The increasing digitalization of power systems has amplified cybersecurity vulnerabilities in many African countries, where legacy grid infrastructures now interface with modern operational technologies. This study applies an adapted Behavioral Analytics–Zero Trust Continuous Verification (ABA-ZTCV) framework to evaluate cyber-physical risks within Cameroon’s energy distribution network. The research integrates real-time feeder telemetry, anomaly detection techniques, and topology-aware verification processes to examine how continuous monitoring can strengthen resilience against emerging cyber threats. Using operational data from selected distribution feeders, the study models deviations in load behavior, identifies irregular operational patterns, and evaluates the capacity of automated verification mechanisms to flag and isolate potentially harmful anomalies.
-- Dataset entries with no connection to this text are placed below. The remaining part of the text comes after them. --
--- src/rtl/pingpong_wr_ctrl.sv ---
// Write-side controller for the ping-pong async FIFO (wclk domain).
// Steers a valid/ready stream into two banks in bursts of 2^ADDRSIZE.
module pingpong_wr_ctrl #(
    parameter int DATASIZE = 8,
    parameter int ADDRSIZE = 4
) (
    input  logic                wclk,
    input  logic                rst_n,
    input  logic                in_valid,
    input  logic [DATASIZE-1:0] in_data,
    output logic                in_ready,
    output logic                w_stop,
    input  logic                wfull_0,
    input  logic                wfull_1,
    input  logic                bank_free_0,
    input  logic                bank_free_1,
    input  logic                flush,
    output logic                winc_0,
    output logic                winc_1,
    output logic [DATASIZE-1:0] wdata,
    output logic                bank_done_0,
    output logic                bank_done_1,
    output logic [ADDRSIZE:0]   done_len,
    output logic                cur_bank,
    output logic                ovf_err
);

    typedef enum logic [1:0] {
        WAIT0 = 2'b00,
        FILL0 = 2'b01,
        WAIT1 = 2'b10,
        FILL1 = 2'b11
    } state_t;

    localparam logic [ADDRSIZE:0] LAST = {1'b0, {ADDRSIZE{1'b1}}};

    state_t              state_q;
    logic [ADDRSIZE:0]   cnt_q;
    logic [ADDRSIZE:0]   cnt_d;
    logic                winc0_q;
    logic                winc1_q;
    logic [DATASIZE-1:0] wdata_q;
    logic                done0_q;
    logic                done1_q;
    logic [ADDRSIZE:0]   done_len_q;
    logic                ovf_q;

    logic filling;
    logic bank;
    logic wfull_cur;
    logic acc;
    logic close;

    // state encoding: bit0 = filling, bit1 = bank
    assign filling   = state_q[0];
    assign bank      = state_q[1];
    assign wfull_cur = bank ? wfull_1 : wfull_0;

    assign in_ready = filling & ~wfull_cur;
    assign w_stop   = ~in_ready;
    assign acc      = in_valid & in_ready;
    assign cnt_d    = cnt_q + {{ADDRSIZE{1'b0}}, acc};

    assign close = filling &
                   ((acc & (cnt_q == LAST)) |
                    (flush & (cnt_d != '0)));

    always_ff @(posedge wclk or negedge rst_n) begin
        if (!rst_n) begin
            state_q    <= WAIT0;
            cnt_q      <= '0;
            winc0_q    <= 1'b0;
            winc1_q    <= 1'b0;
            wdata_q    <= '0;
            done0_q    <= 1'b0;
            done1_q    <= 1'b0;
            done_len_q <= '0;
            ovf_q      <= 1'b0;
        end else begin
            winc0_q <= acc & ~bank;
            winc1_q <= acc & bank;
            if (acc)
                wdata_q <= in_data;
            done0_q <= close & ~bank;
            done1_q <= close & bank;
            if (close)
                done_len_q <= cnt_d;
            if (filling & wfull_cur & (cnt_q <= LAST))
                ovf_q <= 1'b1;
            cnt_q <= close ? '0 : cnt_d;
            unique case (state_q)
                WAIT0: if (bank_free_0) state_q <= FILL0;
                FILL0: if (close)
                    state_q <= bank_free_1 ? FILL1 : WAIT1;
                WAIT1: if (bank_free_1) state_q <= FILL1;
                FILL1: if (close)
                    state_q <= bank_free_0 ? FILL0 : WAIT0;
            endcase
        end
    end

    assign winc_0      = winc0_q;
    assign winc_1      = winc1_q;
    assign wdata       = wdata_q;
    assign bank_done_0 = done0_q;
    assign bank_done_1 = done1_q;
    assign done_len    = done_len_q;
    assign cur_bank    = bank;
    assign ovf_err     = ovf_q;

endmodule
## config.mk

```make
export PLATFORM = sky130hd
export DESIGN_NAME = gray_ptr_rx
export DESIGN_NICKNAME = d
export VERILOG_FILES = /design/src/rtl/gray_ptr_rx_pkg.sv /design/src/rtl/gray_ptr_rx_g2b.sv /design/src/rtl/gray_ptr_rx.sv
export SDC_FILE = /design/constraint.sdc
export NUM_CORES = 1
export LEC_CHECK = 0
export ABC_CLOCK_PERIOD_IN_PS = 8200
export CAP_MARGIN = 40
export CORE_ASPECT_RATIO = 0.6
export CORE_MARGIN = 2
export CORE_UTILIZATION = 55
export DETAILED_ROUTE_END_ITERATION = 12
export GPL_ROUTABILITY_DRIVEN = 0
export PLACE_DENSITY = 0.82
export SETUP_SLACK_MARGIN = 0.1
export SYNTH_ARGS = -nofsm -noshare
export SYNTH_HDL_FRONTEND = slang
export SYNTH_HIERARCHICAL = 1
export SYNTH_SLANG_ARGS = --single-unit
```

## constraint.sdc

```tcl
create_clock -name clk -period 8.2 [get_ports clk]
set_input_delay 1.23 -clock clk [delete_from_list [all_inputs] [get_ports clk]]
set_output_delay 1.23 -clock clk [all_outputs]
set_load 0.01 [all_outputs]
```

## src/rtl/gray_ptr_rx_pkg.sv

```systemverilog
// Shared definitions for the gray-pointer receiver: state encoding, fill length
// and the default pointer width (circular-buffer address width).
package gray_ptr_rx_pkg;

   localparam int unsigned PTR_W_DEF = 9;
   localparam int unsigned FILL_LEN  = 3;

   typedef enum logic {
      ST_FILL  = 1'b0,
      ST_TRACK = 1'b1
   } rx_state_e;

endpackage

```

## src/rtl/gray_ptr_rx_g2b.sv

```systemverilog
// Combinational gray-to-binary decoder: each binary bit is the XOR of all gray
// bits at and above its position.
module gray_ptr_rx_g2b #(
   parameter int N = 9
) (
   input  logic [N-1:0] gray_i,
   output logic [N-1:0] bin_o
);

   for (genvar i = 0; i < N; i++) begin : g_bit
      assign bin_o[i] = ^(gray_i >> i);
   end

endmodule

```

## src/rtl/gray_ptr_rx.sv

```systemverilog
// Reader-side receiver for a gray-coded pointer from another clock domain:
// two-flop resync, binary decode, per-cycle advance and multi-bit-step detection.
module gray_ptr_rx
   import gray_ptr_rx_pkg::*;
#(
   parameter int N   = PTR_W_DEF,
   parameter int ECW = 8
) (
   input  logic           clk,
   input  logic           rstn,
   input  logic [N-1:0]   gray_in,
   input  logic           err_clr,
   output logic [N-1:0]   bin_out,
   output logic           bin_valid,
   output logic           upd,
   output logic [N-1:0]   delta,
   output logic           step_err,
   output logic [ECW-1:0] err_cnt
);

   localparam logic [1:0]     FILL_LAST = 2'(FILL_LEN - 1);
   localparam logic [ECW-1:0] ERR_MAX   = '1;

   logic [N-1:0]   s1_q, s2_q, s3_q;
   logic [N-1:0]   bin_q;
   logic [N-1:0]   delta_q, delta_d;
   logic           upd_q, upd_d;
   logic           step_err_q, step_err_d;
   logic [ECW-1:0] err_cnt_q, err_cnt_d;
   logic [1:0]     fill_cnt_q, fill_cnt_d;
   rx_state_e      state_q, state_d;

   logic [N-1:0]   s2_bin;
   logic [N-1:0]   diff;

   gray_ptr_rx_g2b #(.N(N)) u_g2b (
      .gray_i (s2_q),
      .bin_o  (s2_bin)
   );

   // bin_q always equals g2b(s3_q), so the advance is taken against bin_q.
   assign diff = s2_q ^ s3_q;

   // NOTE: every next-state signal gets a default first so no path infers a latch.
   always_comb begin
      state_d    = state_q;
      fill_cnt_d = fill_cnt_q;
      upd_d      = 1'b0;
      step_err_d = 1'b0;
      delta_d    = '0;
      err_cnt_d  = err_cnt_q;

      case (state_q)
         ST_FILL: begin
            fill_cnt_d = fill_cnt_q + 2'd1;
            if (fill_cnt_q == FILL_LAST) begin
               state_d = ST_TRACK;
            end
         end
         ST_TRACK: begin
            upd_d      = |diff;
            step_err_d = (diff & (diff - N'(1))) != '0;
            delta_d    = s2_bin - bin_q;
         end
         default: state_d = ST_FILL;
      endcase

      // Clear wins over a coincident error pulse.
      if (err_clr) begin
         err_cnt_d = '0;
      end else if (step_err_q && (err_cnt_q != ERR_MAX)) begin
         err_cnt_d = err_cnt_q + ECW'(1);
      end
   end

   // NOTE: non-blocking assignments so every flop samples pre-edge values.
   always_ff @(posedge clk or negedge rstn) begin
      if (!rstn) begin
         s1_q       <= '0;
         s2_q       <= '0;
         s3_q       <= '0;
         bin_q      <= '0;
         delta_q    <= '0;
         upd_q      <= 1'b0;
         step_err_q <= 1'b0;
         err_cnt_q  <= '0;
         fill_cnt_q <= 2'd0;
         state_q    <= ST_FILL;
      end else begin
         s1_q       <= gray_in;
         s2_q       <= s1_q;
         s3_q       <= s2_q;
         bin_q      <= s2_bin;
         delta_q    <= delta_d;
         upd_q      <= upd_d;
         step_err_q <= step_err_d;
         err_cnt_q  <= err_cnt_d;
         fill_cnt_q <= fill_cnt_d;
         state_q    <= state_d;
      end
   end

   assign bin_out   = bin_q;
   assign bin_valid = (state_q == ST_TRACK);
   assign upd       = upd_q;
   assign delta     = delta_q;
   assign step_err  = step_err_q;
   assign err_cnt   = err_cnt_q;

endmodule

```

==> results.md, run 1 <==
* Die height at 55.9 µm
* DR pass1 iterations at 4
* Ports at 41
* Mapped Cells at 204
* Fin Setup TNS at 0 ps
* Max Slew Vio Count at 0
* Reg2Reg Depth at 12
* Antenna viol nets, final at 0
* Status: completed
* Min-delay src: s1_q[0]
* H-tree lvl count at 3
* Final core occ at 0.749
* # port buffers at 40
* #FFs+latches synth at 58
* Clock Latency Late Sink at 330 ps
* Leakage at 1.38 nW
* Seq/Total Area, Yosys at 0.588
* Synth Flop Type: dfrtp_1
* Unrepaired setup endpoints after global routing: no
* P&R area growth vs syn at 27.9%
* Crit Path Category: reg2reg
* Die area at 0.00506 mm²
* Syn nets at 227
* Max Clock Skew at 4.81 ps
* Initial core utilization at 0.586
* Clk slew on worst S/H paths at 60 ps
* Ant diodes at 0
* Post-synthesis cell area at 0.00247 mm²
* Flop2flop setup slack at 5050 ps
* Post-cts sizing count at 0
* First-pass GRT wire length at 7250 µm
* Number of setup buffers added after CTS at 0
* All-Layer GR Usage at 0.189
* Root buffer selected by CTS: clkbuf_8
* Critical path launch point: s2_q[8]
* Slew HR at 0.538
* Number of hold buffers added after CTS at 0
* Ys Warns at 6
* Finish-stage setup viols at 0
* Crit end category: register
* Core Area at 0.00421 mm²
* CP Data Required Time at 8420 ps
* DRT Wirelength at 4230 µm
* Grt ovf at 0
* Worst hold path stage count at 0
* Share of layout cells above drive strength 1 at 0.105
* Arrival time worst endpoint at 3370 ps
* Tightest Pin Transition at 693 ps
* Commonest non-fill, non-tap cell in the layout: dfrtp_1
* Worst Hold Path EP: s2_q[0]
* Multi-input gate area at 926 µm²
* Initial antenna violation count at 0
* HPWL after DPL at 3010 µm
* VDD IR-drop max at 0.174 mV
* Final non-filler cell total at 317
* Reg-to-reg critical path startpoint: s2_q[8]
* Wire length per cell at 13.3 µm
* Vias at 1570
* Final Cycle Share at 0.385
* Crit Path Max Fanout at 5
* Largest net degree at the start of global routing at 59
* Vias in the first global route at 1601
* Max cap viols at 0
* Filler instances at 291
* Clock sink count at 58
* Post-route cell area at 0.00316 mm²
* Fin. Hold Viols at 0
* Worst Setup Start Kind: register
* Nets@finish at 275
* Asr flop ratio synth at 1.00
* Max frequency at 317 MHz
* Power Dens Cells at 301 mW/mm²
* Die width at 90.5 µm
* Yosys cell types at 41
* Rows at 18
* Clk buf depth at 2
* Placed cell count at 301
* Placed instance area at 0.00293 mm²
* Synth Area per Inst at 12.1 µm²
* Post-synth EDFFs at 0
* Cts bufs inserted at 9
* Tmin final at 3150 ps
* Hold WC Path Type: reg2reg
* # DRC at 0
* CTS tree: built
* Vias/cell at 4.95
* Most frequent cells in the layout: 58 x dfrtp_1, 39 x clkdlybuf4s50_1, 24 x xnor2_1, 18 x inv_1, 13 x nor2_1
* Register cell area after layout at 0.00145 mm²
* Initial DRC count at 63
* R2R Path End: delta[6]
==> worst max-delay path, stage by stage (launching register included) <==
cell	delay (ps)
dfrtp_1	470
xnor2_2	320
xnor3_2	470
xor2_1	200
inv_1	70
ha_1	150
inv_1	50
fa_1	410
a21oi_2	190
o21ai_4	80
a21oi_1	190
mux2_2	350
o311ai_0	90
==> routing by layer <==
metal  share of wire  GRT usage  up-vias  wire, µm
met5               0          0        -         0
met3           0.049     0.0718       11       208
met2            0.46      0.284       31      1960
li1                -          -      771         -
met4           0.021      0.103        0        88
met1            0.47      0.238      757      1970
==> flip-flops by register name (all words and copies together) (netlist names), 2 cells and up <==
signal,count
s3_q,9
err_cnt,8
s1_q,9
fill_cnt_q,2
bin_out,9
delta,9
s2_q,9
==> final cells by class <==
type | count | area share
clock buffer | 12 | 0.0492
tap | 60 | 0.0238
timing repair buffer | 41 | 0.128
clock inverter | 4 | 0.0234
sequential | 58 | 0.460
inverter | 19 | 0.0226
multi-input combinational | 123 | 0.293
==> stage by stage <==
step | hold slack [ps] | setup slack [ps] | total power [mW]
detailed placement | 335 | 5070 | 0.659
finish | 347 | 5050 | 0.948
global route | 362 | 4900 | 1.01
floorplan | 331 | 5300 | 0.541
global placement | 332 | 5150 | 0.649
CTS | 350 | 5030 | 0.959
==> cell usage after synthesis, types with 2 or more instances <==
| library cell | n | area, µm² |
|---|---|---|
| clkbuf_1 | 2 | 7.51 |
| ha_1 | 10 | 125 |
| nand2_1 | 9 | 33.8 |
| mux2i_1 | 2 | 20.0 |
| nand2b_1 | 2 | 12.5 |
| nand3_1 | 7 | 35.0 |
| a31oi_1 | 3 | 18.8 |
| a21oi_1 | 6 | 30.0 |
| inv_1 | 18 | 67.6 |
| a21o_1 | 2 | 15.0 |
| nand4_1 | 2 | 12.5 |
| nor3_1 | 4 | 20.0 |
| o21ai_4 | 2 | 32.5 |
| xor2_1 | 6 | 52.6 |
| xnor2_1 | 24 | 210 |
| nor2_1 | 13 | 48.8 |
| dfrtp_1 | 58 | 1450 |
| o21ai_0 | 8 | 40.0 |
| or3_1 | 4 | 25.0 |
==> kinds of logic (layout without fill, tap and decap cells) <==
family          Yosys count  after routing  share of synthesized area
flops                    58             58                      0.588
mux                       3              3                     0.0127
simple gates             48             48                     0.0969
compound gates           28             28                     0.0801
xor+xnor                 32             32                      0.123
fa+ha+maj                12             12                     0.0629
buf+inv                  23             76                     0.0365
==> power breakdown <==
group | switching [mW] | internal [mW] | leakage, nW | total [mW]
clock network | 0.106 | 0.188 | 0.117 | 0.294
registers | 0.0199 | 0.330 | 0.677 | 0.350
logic | 0.148 | 0.156 | 0.588 | 0.305
==> worst max-delay path by stage <==
stage	endpoint	slack [ps]	cells after the start
after global routing	delta[6]	4900	12
after CTS	delta[6]	5030	12
after global placement	delta[6]	5150	12
after detailed placement	delta[6]	5070	12
final	delta[6]	5050	12
after floorplan	delta[6]	5300	12
No activity file was read; power rests on OpenSTA's default activity.
$ cat src/rtl/vp_filter_ctrl_if.sv
// Register bus between a host (master) and vp_filter_ctrl (slave).
// Single-cycle write/read strobes; read data returns one cycle later with cfg_rvalid.
interface vp_filter_ctrl_if;
  logic        cfg_wr_en;
  logic        cfg_rd_en;
  logic [1:0]  cfg_addr;
  logic [31:0] cfg_wdata;
  logic [31:0] cfg_rdata;
  logic        cfg_rvalid;

  modport master (
    output cfg_wr_en, cfg_rd_en, cfg_addr, cfg_wdata,
    input  cfg_rdata, cfg_rvalid
  );

  modport slave (
    input  cfg_wr_en, cfg_rd_en, cfg_addr, cfg_wdata,
    output cfg_rdata, cfg_rvalid
  );
endinterface
==> config.mk <==
export PLATFORM = sky130hd
export DESIGN_NAME = operand_decode_stage
export DESIGN_NICKNAME = d
export VERILOG_FILES = /design/src/rtl/operand_decode_stage.sv
export SDC_FILE = /design/constraint.sdc
export NUM_CORES = 1
export LEC_CHECK = 0
export ABC_AREA = 1
export BUFFER_PORTS_ARGS = -buffer_cell sky130_fd_sc_hd__buf_2
export CAP_MARGIN = 20
export CORE_AREA = 2 2 144 146
export CTS_CLUSTER_SIZE = 40
export DETAILED_ROUTE_END_ITERATION = 8
export DIE_AREA = 0 0 146 148
export PLACE_DENSITY_LB_ADDON = 0.2
export SYNTH_ARGS = -nofsm -noshare
export SYNTH_HDL_FRONTEND = slang
export SYNTH_SLANG_ARGS = --single-unit
==> constraint.sdc <==
create_clock -name clk -period 1.6 [get_ports clk]
set_clock_uncertainty 0.05 [all_clocks]
set_input_delay 0.24 -clock clk [delete_from_list [all_inputs] [get_ports clk]]
set_output_delay 0.24 -clock clk [all_outputs]
set_load 0.02 [all_outputs]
The findings show that a behavioral-driven verification approach provides earlier detection of suspicious operational shifts, supports faster incident response, and reduces the likelihood of undetected system manipulation. The framework further demonstrates how telemetry-informed verification can enhance situational awareness, reinforce access-control decisions, and support reliability improvements in resource-constrained environments. This work contributes to the growing body of cyber-physical security research in sub-Saharan Africa by offering a practical, data-driven methodology tailored to regions where infrastructural vulnerabilities, limited monitoring capacity, and increasing threat sophistication intersect. Beyond Cameroon, the proposed approach has broader relevance for developing energy systems across Africa and other emerging economies seeking scalable and cost-effective models for continuous verification. The study highlights the need for real-time analytics, layered trust models, and adaptive verification practices as foundational elements for securing modern power infrastructure in an evolving global threat landscape.